To adjust logging level use sc.setLogLevel(newLevel). For SparkR, use setLogLevel(newLevel).

4.2. Kafka/Spark Structured Stream read ¶

Return to Index¶
In [8]:
# Create topic subscription of the data we desire to pull from Kafka.
df = spark \
  .readStream \
  .format("kafka") \
  .option("kafka.bootstrap.servers", "localhost:9092") \
  .option("subscribe", "helioport") \
  .load()

4.3. Data source schema definition ¶

Return to Index¶
In [9]:
# Defining the data schema we desire to capture for analysis (temperature).
temp_data_schema = StructType([StructField("reading", 
                                             StructType([StructField("temperature", DoubleType(), True)]), True)])
In [10]:
# Defining global data schema for this streaming
data_schema = StructType([ 
    StructField("id_sensor", StringType(), True), 
    StructField("id_equipment", StringType(), True), 
    StructField("sensor", StringType(), True), 
    StructField("date_event", StringType(), True), 
    StructField("standard", temp_data_schema, True)
])

4.4. Data source parsing ¶

Return to Index¶
In [11]:
# Capture each data value as a string
df_convert = df.selectExpr("CAST(value AS STRING)")
In [12]:
# Parse JSON as dataframe.
df_convert = df_convert.withColumn("jsonData", from_json(col("value"), data_schema)).select("jsonData.*")
In [13]:
df_convert.printSchema()
root
 |-- id_sensor: string (nullable = true)
 |-- id_equipment: string (nullable = true)
 |-- sensor: string (nullable = true)
 |-- date_event: string (nullable = true)
 |-- standard: struct (nullable = true)
 |    |-- reading: struct (nullable = true)
 |    |    |-- temperature: double (nullable = true)

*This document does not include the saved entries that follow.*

$ cat src/rtl/mips_pkg.sv
// Shared types and defaults for the MIPS fetch path.
package mips_pkg;
    typedef logic [31:0] word_t;

    localparam word_t NOP_INSTR          = 32'h0000_0000;
    localparam word_t DEFAULT_RESET_PC   = 32'h0000_0000;
    localparam int    DEFAULT_IMEM_WORDS = 256;

    // A redirect target must be word aligned and land inside instruction memory.
    function automatic logic target_legal(input word_t t, input word_t words);
        return (t[1:0] == 2'b00) && ({2'b00, t[31:2]} < words);
    endfunction
endpackage

$ cat src/rtl/if_id_register.sv
// IF/ID pipeline register: flush inserts a bubble, stall holds, load captures.
module if_id_register
    import mips_pkg::*;
(
    input  logic  clk,
    input  logic  reset,
    input  logic  load,
    input  logic  flush,
    input  logic  stall,
    input  word_t fetch_instruction,
    input  word_t fetch_pc_plus4,
    output word_t instruction,
    output word_t pc_plus4,
    output logic  valid
);
    always_ff @(posedge clk) begin
        if (reset || flush) begin
            instruction <= NOP_INSTR;
            pc_plus4    <= '0;
            valid       <= 1'b0;
        end else if (load && !stall) begin
            instruction <= fetch_instruction;
            pc_plus4    <= fetch_pc_plus4;
            valid       <= 1'b1;
        end
    end
endmodule

$ cat src/rtl/pc_fetch_unit.sv
// Instruction fetch: PC register, redirect priority, sticky fault and IF/ID stage.
module pc_fetch_unit
    import mips_pkg::*;
#(
    parameter word_t RESET_PC   = DEFAULT_RESET_PC,
    parameter int    IMEM_WORDS = DEFAULT_IMEM_WORDS
) (
    input  logic  clk,
    input  logic  reset,
    input  logic  stall,
    input  logic  branch_taken,
    input  word_t branch_target,
    input  logic  jump,
    input  word_t jump_target,
    input  word_t instruction,
    output word_t imem_address,
    output word_t if_id_instruction,
    output word_t if_id_pc_plus4,
    output logic  if_id_valid,
    output logic  fetch_fault,
    output word_t fetch_count
);
    localparam word_t WRAP_ADDR = word_t'(IMEM_WORDS * 4);
    localparam word_t MEM_WORDS = word_t'(IMEM_WORDS);

    word_t pc, pc_plus4, target;
    logic  redirect, legal, load, flush;

    assign imem_address = pc;
    assign pc_plus4     = pc + 32'd4;
    assign redirect     = jump | branch_taken;
    assign target       = jump ? jump_target : branch_target;
    assign legal        = target_legal(target, MEM_WORDS);
    // Once faulted, every cycle becomes a bubble until reset.
    assign flush        = fetch_fault | redirect;
    assign load         = !flush && !stall;

    always_ff @(posedge clk) begin
        if (reset) begin
            pc          <= RESET_PC;
            fetch_fault <= 1'b0;
            fetch_count <= '0;
        end else if (!fetch_fault) begin
            if (redirect) begin
                if (legal) pc <= target;
                else       fetch_fault <= 1'b1;
            end else if (!stall) begin
                pc          <= (pc_plus4 == WRAP_ADDR) ? RESET_PC : pc_plus4;
                fetch_count <= fetch_count + 32'd1;
            end
        end
    end

    if_id_register u_if_id (
        .clk               (clk),
        .reset             (reset),
        .load              (load),
        .flush             (flush),
        .stall             (stall),
        .fetch_instruction (instruction),
        .fetch_pc_plus4    (pc_plus4),
        .instruction       (if_id_instruction),
        .pc_plus4          (if_id_pc_plus4),
        .valid             (if_id_valid)
    );
endmodule

$ cat config.mk
export PLATFORM = sky130hd
export DESIGN_NAME = pc_fetch_unit
export DESIGN_NICKNAME = d
export VERILOG_FILES = /design/src/rtl/mips_pkg.sv /design/src/rtl/if_id_register.sv /design/src/rtl/pc_fetch_unit.sv
export SDC_FILE = /design/constraint.sdc
export NUM_CORES = 1
export LEC_CHECK = 0
export ABC_AREA = 1
export CAP_MARGIN = 20
export CORE_MARGIN = 2
export CORE_UTILIZATION = 46
export CTS_CLUSTER_DIAMETER = 80
export DETAILED_ROUTE_END_ITERATION = 10
export PLACE_DENSITY_LB_ADDON = 0.05
export SLEW_MARGIN = 20
export SYNTH_ARGS = -nofsm -noshare
export SYNTH_HDL_FRONTEND = slang
export SYNTH_SLANG_ARGS = --single-unit
$ cat constraint.sdc
create_clock -name clk -period 2.1 [get_ports clk]
set_input_delay 0.21 -clock clk [delete_from_list [all_inputs] [get_ports clk]]
set_output_delay 0.21 -clock clk [all_outputs]
set_load 0.03 [all_outputs]
* Word level (Yosys, flattened, before mapping)
Cells that the tools add are included.
W data, S select, Z words.
** Cells by class
- Bitwise gates (word level) :: 5
- Order comparisons :: 1
- Multiplexer cells :: 8
- Equal/unequal tests :: 3
- Reductions and logical operators :: 9
- $add $sub $neg :: 2
** Operators with widths (number)
- $mux W32 :: 5
- $add A32 B1 Y32 const B :: 1
- $add A32 B3 Y32 const B :: 1
- $eq A32 B11 Y1 const B :: 1
- $lt A30 B9 Y1 const B :: 1
- $reduce_and A3 Y1 :: 2
- $ne A2 B1 Y1 const B :: 2
- $logic_and A1 B1 Y1 :: 3
- $mux W1 :: 3
- $not A1 Y1 :: 3
- $logic_not A1 Y1 :: 2
- $logic_not A2 Y1 :: 1
- $or A1 B1 Y1 :: 2
- $logic_or A1 B1 Y1 :: 1
** Word-level totals
- Input port bits :: 101
- Flip-flop bits (word level) :: 130
- Word-level logic and storage cells :: 34

* Logic depth before layout (Yosys ltp)
- Depth in word-level cells :: 6
- Depth in mapped cells :: 16

* By module
Synthesis repeated with hierarchy kept, for this count alone.
** Second synthesis, totals
- Cell total of the unflattened synthesis :: 1166
- Area total of the unflattened synthesis :: 7135.6 um2
** By module, submodules not included
- pc_fetch_unit :: cells each 747, area an instance 4354.2 um2, sequential area each 1301.2 um2, times used 1
- if_id_register :: cells each 419, area an instance 2781.4 um2, sequential area each 1301.2 um2, times used 1

* Least setup slack after synthesis
OpenSTA, ideal clock, no wires.
- Path kind :: register -> register
- From :: register pc[3] (netlist: imem_address[3])
- To :: register pc[1] (netlist: imem_address[1])
- Required time :: 1.972 ns
- Cell stages (with the launch flop) :: 17
- Path buffers :: 0
- Period minus slack after synthesis :: 2.199 ns
- Arrival :: 2.071 ns
- Setup slack :: -0.099 ns
- Cells stage by stage :: dfxtp_1 > ha_1 > nand2_1 > nor2_2 > nand2_1 > nor2_2 > nand2_1 > nand2_1 > nand2_1 > nor2_1 > nand2_1 > nor2_1 > nand3_2 > nand2_1 > nand2_1 > nand2_1 > nor2_1
** On the way
- Cells in the longest elaborated chain, start to end :: 5
** Ends and longest elaborated chain
- start: declaration :: RTL line pc_fetch_unit.sv:26 : word_t pc, pc_plus4, target;
- start signal: assignment :: RTL line pc_fetch_unit.sv:45 : if (legal) pc <= target;
- start signal: assignment :: RTL line pc_fetch_unit.sv:48 : pc <= (pc_plus4 == WRAP_ADDR) ? RESET_PC : pc_plus4;
- $add A32 B3 Y32 :: RTL line pc_fetch_unit.sv:30 : assign pc_plus4 = pc + 32'd4;
- $eq A32 B11 Y1 :: RTL line pc_fetch_unit.sv:48
- $mux W32 :: RTL line pc_fetch_unit.sv:48
- $mux W32 :: RTL line pc_fetch_unit.sv:47 : end else if (!stall) begin
- $mux W32 :: RTL line pc_fetch_unit.sv:44 : if (redirect) begin
Every way passes these cells. The select of a mux whose other input is x is not followed.
A chain may end at the register's enable or synchronous reset.

* Final worst setup path
- From :: register pc[3] (netlist: imem_address[3])
- To :: register pc[10] (netlist: imem_address[10])
** On the way
- Cells in the longest elaborated chain, start to end :: 5
** Ends and longest elaborated chain (RTL line)
- $add A32 B3 Y32 (*) :: pc_fetch_unit.sv:30
- $eq A32 B11 Y1 :: pc_fetch_unit.sv:48
- $mux W32 (*) :: pc_fetch_unit.sv:48
- $mux W32 (*) :: pc_fetch_unit.sv:47
- $mux W32 (*) :: pc_fetch_unit.sv:44
Mark *: on every way between the ends. The rest lies on a longest branch, timed or not. The select of a mux whose other input is x is not followed.

==> run_results.csv <==
group,metric,value,unit
power,power_density,587,nW/um^2
route,top_layer_used,"met4",
clock_network,cts_made_buffers,17,
floorplanning,core_area,13800,sq um
sta,rsz0062_at_grt,"yes",
clock_network,clk_pin_slew,0.06,ns
setup_path,crit_slowest_cell,"dfxtp_2",
setup_path,crit_top_cell,"nand2_1",
global_route,antenna_found_initial,0,
clock_network,insertion_delay,0.43,ns
sta,final-setup-viol-count,4,
setup_path,worstSetupPathType,"register to register",
power,finalPower,6.05,mW
synth,ys_types,37,
run_status,violations,"negative setup slack",
setup_path,crit_family,"simple AND/OR/NAND/NOR gates",
synth,synth-edff-count,0,
synth,synth.avg_cell_area,6.38,sq um
sta,max_freq,0.467,GHz
clock_network,clock_sinks,130,
synth,ys_seq_area_share,40.1,%
synth,yosys_warnings,0,
synth,ys_seq_elements,130,
synth,syn_inst,1018,
layout,drive_above_1_share,14.1,%
clock_network,clk_path_buf_depth,2,
placement,dp_hpwl,15400,um
setup_path,max_stage_delay,0.37,ns
setup_path,critPathMaxFanout,5,
placement,dpl_cell_area,9490,sq um
floorplanning,die_area,15100,sq um
route,drc,0,
power,vdd_ir_drop_max,0.704,mV
route,vias_per_cell,4.92,
synth,synth_area_leader_cell,"dfxtp_1",
route,dr_wl_met3,1970,um
route,drtAntennaViolNets,0,
sta,fin_worst_skew,0.0151,ns
setup_path,cp_num_buf_inv,3,
run,maxCapViolCount,0,
synth,synth_top_area_share,40.1,%
floorplanning,initial_core_util,47.0,%
floorplanning,rows,43,
route,wl_met2,9860,um
clock_network,cts_htree_levels,4,
run_status,outcome,"finished with violations",
setup_path,worstPathArrival,2.44,ns
placement,io_buffers,230,
route,drt_iter0_drc,487,
floorplanning,fp.dieW,123,um
route,m1WireLength,8810,um
sta,slew_violations,0,
layout,nets,1419,
setup_path,worstSetupStartpointType,"register",
floorplanning,io_pins,231,
synth,yosys-top-cells-area,"dfxtp_1, nand2_1, a21oi_1, inv_1, nor2_1",
route,dr.pass1.iters,9,
sta,min_period,2.14,ns
floorplanning,die_h,123,um
sta,slew_headroom,56.8,%
power,leakagePower,4.24,nW
synth,synth_nets,1121,
global_route,grt_overflow,0,
sta,timing_hold_violations_final,0,
global_route,grt_use_total,27.2,%
sta,period_share,102,%
synth,synth_area,6500,sq um
synth,synth_flop_cell,"dfxtp_1",
clock_network,cts_tree,"done",
hold_path,hp-class,"input pin to register",
route,wl_per_cell,13.9,um
setup_path,cp.required,2.40,ns
route,routed-via-count,7411,
sta,tns,-0.130,ns
global_route,grt_pass1_wl,32500,um
synth,async_flop_share,0,%
layout,antennaDiodeCount,0,
placement,gp_congestion,0.906,
sta,tightest_slew,0.647,ns
global_route,grt_max_degree,46,
sta,layout_setup_ws,-0.0409,ns
layout,fin_area,10300,sq um
global_route,grt_pass1_vias,6905,
clock_network,root_buffer,"clkbuf_16",
setup_path,cp_cell_sequence,"ha_4 -> buf_4 -> nand3_2 -> nor2_2 -> nand2_2 -> inv_4 -> nand2_1 -> nand2_1 -> nand2_2 -> nor2_1 -> nand2_1 -> nor2_2 -> nand3_2 -> buf_4 -> nand3_1 -> a21oi_1",
setup_path,cp-end-kind,"register",
layout,area.growth.synth_to_final,58.8,%
route,drt_wl_total,21000,um
[metrics by stage]
stage	hold slack [ns]	setup slack, ns	cells	utilization [%]
2_1_floorplan	0.355	0.0433	1018	-
3_3_place_gp	0.451	-0.207	1469	68.6
3_5_place_dp	0.455	-0.282	1469	68.6
4_1_cts	0.0745	0.00324	1501	73.4
5_1_grt	0.0912	-0.123	1507	74.6
6_report	0.0769	-0.0409	1507	74.6
[state kept, by name, indices dropped and copies added, names as in the netlist]
name                 flops
u_if_id.valid            1
u_if_id.instruction     32
u_if_id.pc_plus4        32
fetch_count             32
fetch_fault              1
imem_address            32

4.5. Dataframe preparation ¶

Return to Index¶
In [14]:
# Ranming columns for simplified analysis
df_convert_temp_sensor = df_convert.select(col("standard.reading.temperature").alias("temperature"), 
                                               col("sensor"))
In [15]:
df_convert_temp_sensor.printSchema()
root
 |-- temperature: double (nullable = true)
 |-- sensor: string (nullable = true)

In [16]:
# We are unable to visualize the dataframe with .head because it came from streaming.
# Queries with streaming sources must be executed with writeStream.start();kafka

4.6. SQL - Real-Time data analysis preparation¶

Return to Index¶
In [17]:
# This is the object that will contain the analysis, with the average temperature per sensor.
df_avg_temp_sensor = df_convert_temp_sensor.groupby("sensor").mean("temperature")
In [18]:
df_avg_temp_sensor.printSchema()
root
 |-- sensor: string (nullable = true)
 |-- avg(temperature): double (nullable = true)

In [19]:
# Renaming columns for simplifies analysis
df_avg_temp_sensor = df_avg_temp_sensor.select(col("sensor").alias("sensor"), 
                                                   col("avg(temperature)").alias("avg_temp"))
In [20]:
df_avg_temp_sensor.printSchema()
root
 |-- sensor: string (nullable = true)
 |-- avg_temp: double (nullable = true)


4.7. SQL - Real-Time data visualization and different run methods ¶

Return to Index¶

Are you ready? This part is really important, since it's where we are going to visualize our data. There are different ways of running the stream, with different expire times, including a way to automatise the stream stop.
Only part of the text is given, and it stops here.